Records provided -
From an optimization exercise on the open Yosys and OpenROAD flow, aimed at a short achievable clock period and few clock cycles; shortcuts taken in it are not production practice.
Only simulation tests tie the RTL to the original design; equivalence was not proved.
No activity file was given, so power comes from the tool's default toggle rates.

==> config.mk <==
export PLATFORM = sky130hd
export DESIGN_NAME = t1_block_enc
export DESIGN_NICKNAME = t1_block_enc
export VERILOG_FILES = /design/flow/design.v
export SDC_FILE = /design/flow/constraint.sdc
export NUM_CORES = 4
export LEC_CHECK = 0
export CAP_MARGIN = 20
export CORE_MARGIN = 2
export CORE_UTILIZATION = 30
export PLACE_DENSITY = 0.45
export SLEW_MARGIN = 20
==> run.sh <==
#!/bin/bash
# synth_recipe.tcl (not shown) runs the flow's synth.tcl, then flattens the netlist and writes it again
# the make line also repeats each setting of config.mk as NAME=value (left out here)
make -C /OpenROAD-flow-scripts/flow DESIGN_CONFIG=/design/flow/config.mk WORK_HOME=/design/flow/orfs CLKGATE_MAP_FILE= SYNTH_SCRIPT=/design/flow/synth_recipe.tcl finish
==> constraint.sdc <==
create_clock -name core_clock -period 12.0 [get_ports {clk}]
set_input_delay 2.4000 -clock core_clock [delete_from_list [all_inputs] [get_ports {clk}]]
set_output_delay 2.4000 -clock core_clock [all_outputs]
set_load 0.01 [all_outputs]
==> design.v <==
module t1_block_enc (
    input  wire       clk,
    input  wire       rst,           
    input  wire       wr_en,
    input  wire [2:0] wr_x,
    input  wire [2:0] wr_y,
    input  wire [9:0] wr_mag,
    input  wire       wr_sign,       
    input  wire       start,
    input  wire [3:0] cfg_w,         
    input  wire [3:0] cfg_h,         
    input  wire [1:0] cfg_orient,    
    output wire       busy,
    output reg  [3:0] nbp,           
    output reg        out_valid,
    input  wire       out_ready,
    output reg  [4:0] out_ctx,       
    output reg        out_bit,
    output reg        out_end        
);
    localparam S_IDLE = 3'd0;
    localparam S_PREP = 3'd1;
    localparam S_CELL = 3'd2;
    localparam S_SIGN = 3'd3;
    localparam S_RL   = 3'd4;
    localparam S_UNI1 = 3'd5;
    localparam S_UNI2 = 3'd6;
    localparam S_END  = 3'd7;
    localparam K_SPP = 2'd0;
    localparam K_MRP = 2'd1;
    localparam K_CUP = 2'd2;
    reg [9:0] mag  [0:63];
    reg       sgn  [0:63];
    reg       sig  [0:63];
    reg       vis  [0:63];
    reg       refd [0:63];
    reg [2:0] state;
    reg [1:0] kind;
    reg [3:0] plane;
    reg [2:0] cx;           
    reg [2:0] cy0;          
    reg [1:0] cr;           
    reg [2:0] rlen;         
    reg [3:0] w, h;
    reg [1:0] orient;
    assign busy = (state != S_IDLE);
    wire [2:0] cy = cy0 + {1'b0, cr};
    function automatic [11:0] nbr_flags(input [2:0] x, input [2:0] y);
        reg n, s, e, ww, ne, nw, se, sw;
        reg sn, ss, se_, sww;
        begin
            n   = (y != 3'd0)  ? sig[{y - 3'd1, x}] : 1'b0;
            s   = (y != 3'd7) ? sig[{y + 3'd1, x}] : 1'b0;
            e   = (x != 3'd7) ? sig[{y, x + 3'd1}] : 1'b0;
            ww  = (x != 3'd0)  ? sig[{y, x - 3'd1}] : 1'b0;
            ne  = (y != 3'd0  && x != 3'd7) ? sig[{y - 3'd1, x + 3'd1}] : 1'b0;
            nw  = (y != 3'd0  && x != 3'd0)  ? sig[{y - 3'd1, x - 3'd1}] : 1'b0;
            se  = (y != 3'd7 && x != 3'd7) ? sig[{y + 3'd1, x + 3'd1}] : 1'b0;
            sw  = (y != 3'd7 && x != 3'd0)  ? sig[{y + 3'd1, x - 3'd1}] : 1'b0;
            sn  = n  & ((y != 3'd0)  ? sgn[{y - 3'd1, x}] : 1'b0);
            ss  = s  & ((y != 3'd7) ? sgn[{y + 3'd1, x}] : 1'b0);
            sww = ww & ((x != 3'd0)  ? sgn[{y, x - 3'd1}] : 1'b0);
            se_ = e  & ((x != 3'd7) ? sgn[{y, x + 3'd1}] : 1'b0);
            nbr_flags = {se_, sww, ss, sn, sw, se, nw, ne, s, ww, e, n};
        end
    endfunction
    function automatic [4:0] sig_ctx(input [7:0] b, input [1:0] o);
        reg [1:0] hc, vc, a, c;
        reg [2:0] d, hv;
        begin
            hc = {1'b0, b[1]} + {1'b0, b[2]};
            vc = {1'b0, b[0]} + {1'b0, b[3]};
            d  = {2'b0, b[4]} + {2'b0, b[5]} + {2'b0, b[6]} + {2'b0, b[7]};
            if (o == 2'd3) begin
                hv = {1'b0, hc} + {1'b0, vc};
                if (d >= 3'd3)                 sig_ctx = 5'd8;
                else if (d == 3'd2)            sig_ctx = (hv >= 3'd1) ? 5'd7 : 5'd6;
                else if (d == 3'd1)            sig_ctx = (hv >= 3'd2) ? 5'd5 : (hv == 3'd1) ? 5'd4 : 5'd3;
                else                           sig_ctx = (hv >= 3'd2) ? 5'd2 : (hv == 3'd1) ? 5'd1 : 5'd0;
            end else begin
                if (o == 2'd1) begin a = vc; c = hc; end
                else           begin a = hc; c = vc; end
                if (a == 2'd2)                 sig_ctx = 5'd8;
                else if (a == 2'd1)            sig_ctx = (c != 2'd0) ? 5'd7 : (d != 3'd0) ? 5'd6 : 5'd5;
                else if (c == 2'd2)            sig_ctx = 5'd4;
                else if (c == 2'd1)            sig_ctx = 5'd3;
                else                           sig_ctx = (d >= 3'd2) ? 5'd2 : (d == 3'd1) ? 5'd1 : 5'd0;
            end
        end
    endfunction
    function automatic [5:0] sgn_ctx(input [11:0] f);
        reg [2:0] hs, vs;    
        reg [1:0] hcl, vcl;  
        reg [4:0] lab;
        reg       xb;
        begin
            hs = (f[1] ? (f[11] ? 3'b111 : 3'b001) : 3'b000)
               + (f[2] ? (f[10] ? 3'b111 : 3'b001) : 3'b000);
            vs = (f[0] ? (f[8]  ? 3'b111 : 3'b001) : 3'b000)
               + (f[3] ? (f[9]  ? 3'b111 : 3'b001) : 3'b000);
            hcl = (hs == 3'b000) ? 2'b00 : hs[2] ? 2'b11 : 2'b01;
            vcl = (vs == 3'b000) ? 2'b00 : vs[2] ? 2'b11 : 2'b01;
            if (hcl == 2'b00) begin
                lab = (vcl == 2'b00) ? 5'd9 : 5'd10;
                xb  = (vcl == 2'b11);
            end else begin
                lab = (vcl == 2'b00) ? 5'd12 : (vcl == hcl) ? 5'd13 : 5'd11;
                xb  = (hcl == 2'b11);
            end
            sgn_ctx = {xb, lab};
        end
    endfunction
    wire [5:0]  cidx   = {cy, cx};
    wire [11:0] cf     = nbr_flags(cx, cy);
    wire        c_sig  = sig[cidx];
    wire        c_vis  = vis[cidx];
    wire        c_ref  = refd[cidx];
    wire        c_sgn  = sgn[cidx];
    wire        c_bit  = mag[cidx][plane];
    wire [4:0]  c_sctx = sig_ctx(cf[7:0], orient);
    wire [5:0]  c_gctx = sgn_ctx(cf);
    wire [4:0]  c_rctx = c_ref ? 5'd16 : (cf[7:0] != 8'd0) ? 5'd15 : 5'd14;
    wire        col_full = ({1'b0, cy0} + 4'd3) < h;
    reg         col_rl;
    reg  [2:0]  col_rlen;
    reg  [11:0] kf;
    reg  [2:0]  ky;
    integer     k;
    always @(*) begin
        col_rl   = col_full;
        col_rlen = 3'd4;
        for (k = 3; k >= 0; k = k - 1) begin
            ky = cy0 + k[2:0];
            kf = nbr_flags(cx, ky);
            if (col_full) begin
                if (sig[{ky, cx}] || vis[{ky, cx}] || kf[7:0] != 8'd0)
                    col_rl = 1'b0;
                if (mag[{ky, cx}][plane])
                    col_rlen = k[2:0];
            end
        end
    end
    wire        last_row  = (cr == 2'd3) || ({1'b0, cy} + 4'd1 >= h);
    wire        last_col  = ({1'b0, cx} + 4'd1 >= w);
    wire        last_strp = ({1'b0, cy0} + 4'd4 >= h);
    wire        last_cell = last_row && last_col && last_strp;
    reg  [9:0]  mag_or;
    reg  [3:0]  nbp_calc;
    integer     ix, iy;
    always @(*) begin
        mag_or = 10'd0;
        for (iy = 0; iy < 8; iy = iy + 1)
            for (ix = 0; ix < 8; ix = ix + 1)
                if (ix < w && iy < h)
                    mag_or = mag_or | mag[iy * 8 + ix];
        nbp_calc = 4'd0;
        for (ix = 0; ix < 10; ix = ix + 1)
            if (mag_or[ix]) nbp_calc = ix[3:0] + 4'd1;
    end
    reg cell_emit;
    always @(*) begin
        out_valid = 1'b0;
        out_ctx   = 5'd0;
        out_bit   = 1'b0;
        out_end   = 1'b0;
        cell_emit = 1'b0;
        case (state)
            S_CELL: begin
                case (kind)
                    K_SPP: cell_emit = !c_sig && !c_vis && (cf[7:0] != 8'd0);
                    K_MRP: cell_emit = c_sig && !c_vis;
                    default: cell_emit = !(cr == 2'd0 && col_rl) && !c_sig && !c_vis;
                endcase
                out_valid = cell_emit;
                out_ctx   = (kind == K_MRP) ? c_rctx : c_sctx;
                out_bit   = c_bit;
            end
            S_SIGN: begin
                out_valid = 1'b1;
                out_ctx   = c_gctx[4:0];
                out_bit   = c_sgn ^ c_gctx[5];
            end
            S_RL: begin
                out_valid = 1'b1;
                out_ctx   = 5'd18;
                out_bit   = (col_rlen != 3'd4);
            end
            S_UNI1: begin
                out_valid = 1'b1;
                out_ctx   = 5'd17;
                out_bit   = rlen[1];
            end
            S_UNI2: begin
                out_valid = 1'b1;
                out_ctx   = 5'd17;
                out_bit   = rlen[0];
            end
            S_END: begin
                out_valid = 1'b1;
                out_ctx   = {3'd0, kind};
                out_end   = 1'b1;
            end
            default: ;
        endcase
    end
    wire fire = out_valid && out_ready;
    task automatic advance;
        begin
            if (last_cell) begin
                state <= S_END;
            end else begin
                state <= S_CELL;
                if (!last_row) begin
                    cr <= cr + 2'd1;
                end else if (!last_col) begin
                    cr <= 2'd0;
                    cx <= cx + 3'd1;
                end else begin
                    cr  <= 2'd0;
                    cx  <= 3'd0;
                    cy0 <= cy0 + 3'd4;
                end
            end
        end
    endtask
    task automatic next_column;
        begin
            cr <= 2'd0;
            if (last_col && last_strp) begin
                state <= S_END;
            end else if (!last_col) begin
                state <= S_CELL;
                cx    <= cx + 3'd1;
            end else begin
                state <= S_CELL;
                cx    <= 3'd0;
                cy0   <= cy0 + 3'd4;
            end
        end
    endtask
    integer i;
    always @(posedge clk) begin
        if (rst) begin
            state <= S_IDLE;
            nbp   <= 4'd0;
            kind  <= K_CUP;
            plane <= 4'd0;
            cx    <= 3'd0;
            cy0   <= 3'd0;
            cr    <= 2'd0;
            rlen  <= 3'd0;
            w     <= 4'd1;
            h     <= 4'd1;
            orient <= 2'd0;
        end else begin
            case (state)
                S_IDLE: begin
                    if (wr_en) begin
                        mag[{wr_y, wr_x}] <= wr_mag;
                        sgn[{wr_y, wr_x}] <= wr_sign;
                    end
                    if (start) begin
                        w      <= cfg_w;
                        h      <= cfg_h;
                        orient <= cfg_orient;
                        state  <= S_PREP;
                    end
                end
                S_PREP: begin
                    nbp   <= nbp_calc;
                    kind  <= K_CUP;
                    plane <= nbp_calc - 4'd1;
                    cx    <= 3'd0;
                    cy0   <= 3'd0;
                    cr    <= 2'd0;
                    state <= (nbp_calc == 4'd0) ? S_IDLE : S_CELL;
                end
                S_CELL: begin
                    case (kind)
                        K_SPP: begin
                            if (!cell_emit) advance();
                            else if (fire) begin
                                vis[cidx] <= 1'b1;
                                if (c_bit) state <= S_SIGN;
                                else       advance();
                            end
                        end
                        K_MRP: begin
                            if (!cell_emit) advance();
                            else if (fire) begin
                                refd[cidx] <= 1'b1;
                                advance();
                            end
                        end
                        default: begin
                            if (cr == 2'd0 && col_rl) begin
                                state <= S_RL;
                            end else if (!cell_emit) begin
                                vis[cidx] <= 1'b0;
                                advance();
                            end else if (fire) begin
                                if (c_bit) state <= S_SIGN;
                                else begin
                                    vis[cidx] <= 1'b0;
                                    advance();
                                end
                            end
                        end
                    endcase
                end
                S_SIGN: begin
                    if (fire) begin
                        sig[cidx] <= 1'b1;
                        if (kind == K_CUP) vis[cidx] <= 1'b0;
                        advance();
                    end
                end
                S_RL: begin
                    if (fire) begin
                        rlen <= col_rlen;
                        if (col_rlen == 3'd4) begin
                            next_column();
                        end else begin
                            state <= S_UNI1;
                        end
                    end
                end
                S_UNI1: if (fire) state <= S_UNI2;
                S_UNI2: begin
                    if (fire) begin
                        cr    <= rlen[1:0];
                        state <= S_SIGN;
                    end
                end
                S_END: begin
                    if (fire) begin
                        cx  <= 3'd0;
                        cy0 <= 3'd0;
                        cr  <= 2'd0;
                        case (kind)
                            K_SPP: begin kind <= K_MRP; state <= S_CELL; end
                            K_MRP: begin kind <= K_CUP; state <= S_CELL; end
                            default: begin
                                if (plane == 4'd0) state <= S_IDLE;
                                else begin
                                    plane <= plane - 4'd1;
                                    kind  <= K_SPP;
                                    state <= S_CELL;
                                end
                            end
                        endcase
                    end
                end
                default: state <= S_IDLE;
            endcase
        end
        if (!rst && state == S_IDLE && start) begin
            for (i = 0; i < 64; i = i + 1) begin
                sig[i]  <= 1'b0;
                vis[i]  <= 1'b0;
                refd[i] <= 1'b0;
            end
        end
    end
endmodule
...
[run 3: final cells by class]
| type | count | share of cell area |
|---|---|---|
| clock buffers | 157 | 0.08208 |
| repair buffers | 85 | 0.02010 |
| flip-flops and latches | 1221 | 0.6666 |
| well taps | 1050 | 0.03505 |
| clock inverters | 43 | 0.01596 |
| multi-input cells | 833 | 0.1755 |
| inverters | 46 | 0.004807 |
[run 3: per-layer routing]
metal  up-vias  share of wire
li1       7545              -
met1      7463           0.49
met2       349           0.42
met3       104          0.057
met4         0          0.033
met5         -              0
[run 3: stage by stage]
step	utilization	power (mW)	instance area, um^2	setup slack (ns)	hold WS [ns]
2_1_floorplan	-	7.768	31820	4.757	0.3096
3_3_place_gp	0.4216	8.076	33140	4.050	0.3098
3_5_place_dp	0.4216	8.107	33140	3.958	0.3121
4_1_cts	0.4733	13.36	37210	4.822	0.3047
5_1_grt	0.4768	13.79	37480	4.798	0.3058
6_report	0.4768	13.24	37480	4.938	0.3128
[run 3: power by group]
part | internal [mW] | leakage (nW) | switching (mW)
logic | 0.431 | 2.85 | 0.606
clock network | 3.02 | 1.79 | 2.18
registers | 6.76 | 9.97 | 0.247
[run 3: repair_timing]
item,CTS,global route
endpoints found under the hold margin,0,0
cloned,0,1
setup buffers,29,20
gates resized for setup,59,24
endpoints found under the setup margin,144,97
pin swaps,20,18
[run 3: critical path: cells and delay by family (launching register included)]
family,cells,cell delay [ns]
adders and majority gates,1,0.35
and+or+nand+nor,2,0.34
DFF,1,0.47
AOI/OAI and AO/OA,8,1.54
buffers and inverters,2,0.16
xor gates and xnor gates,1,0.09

Problem requirements - Look through the entries above and list every line containing "family".

Task response -
[run 3: critical path: cells and delay by family (launching register included)]
family,cells,cell delay [ns]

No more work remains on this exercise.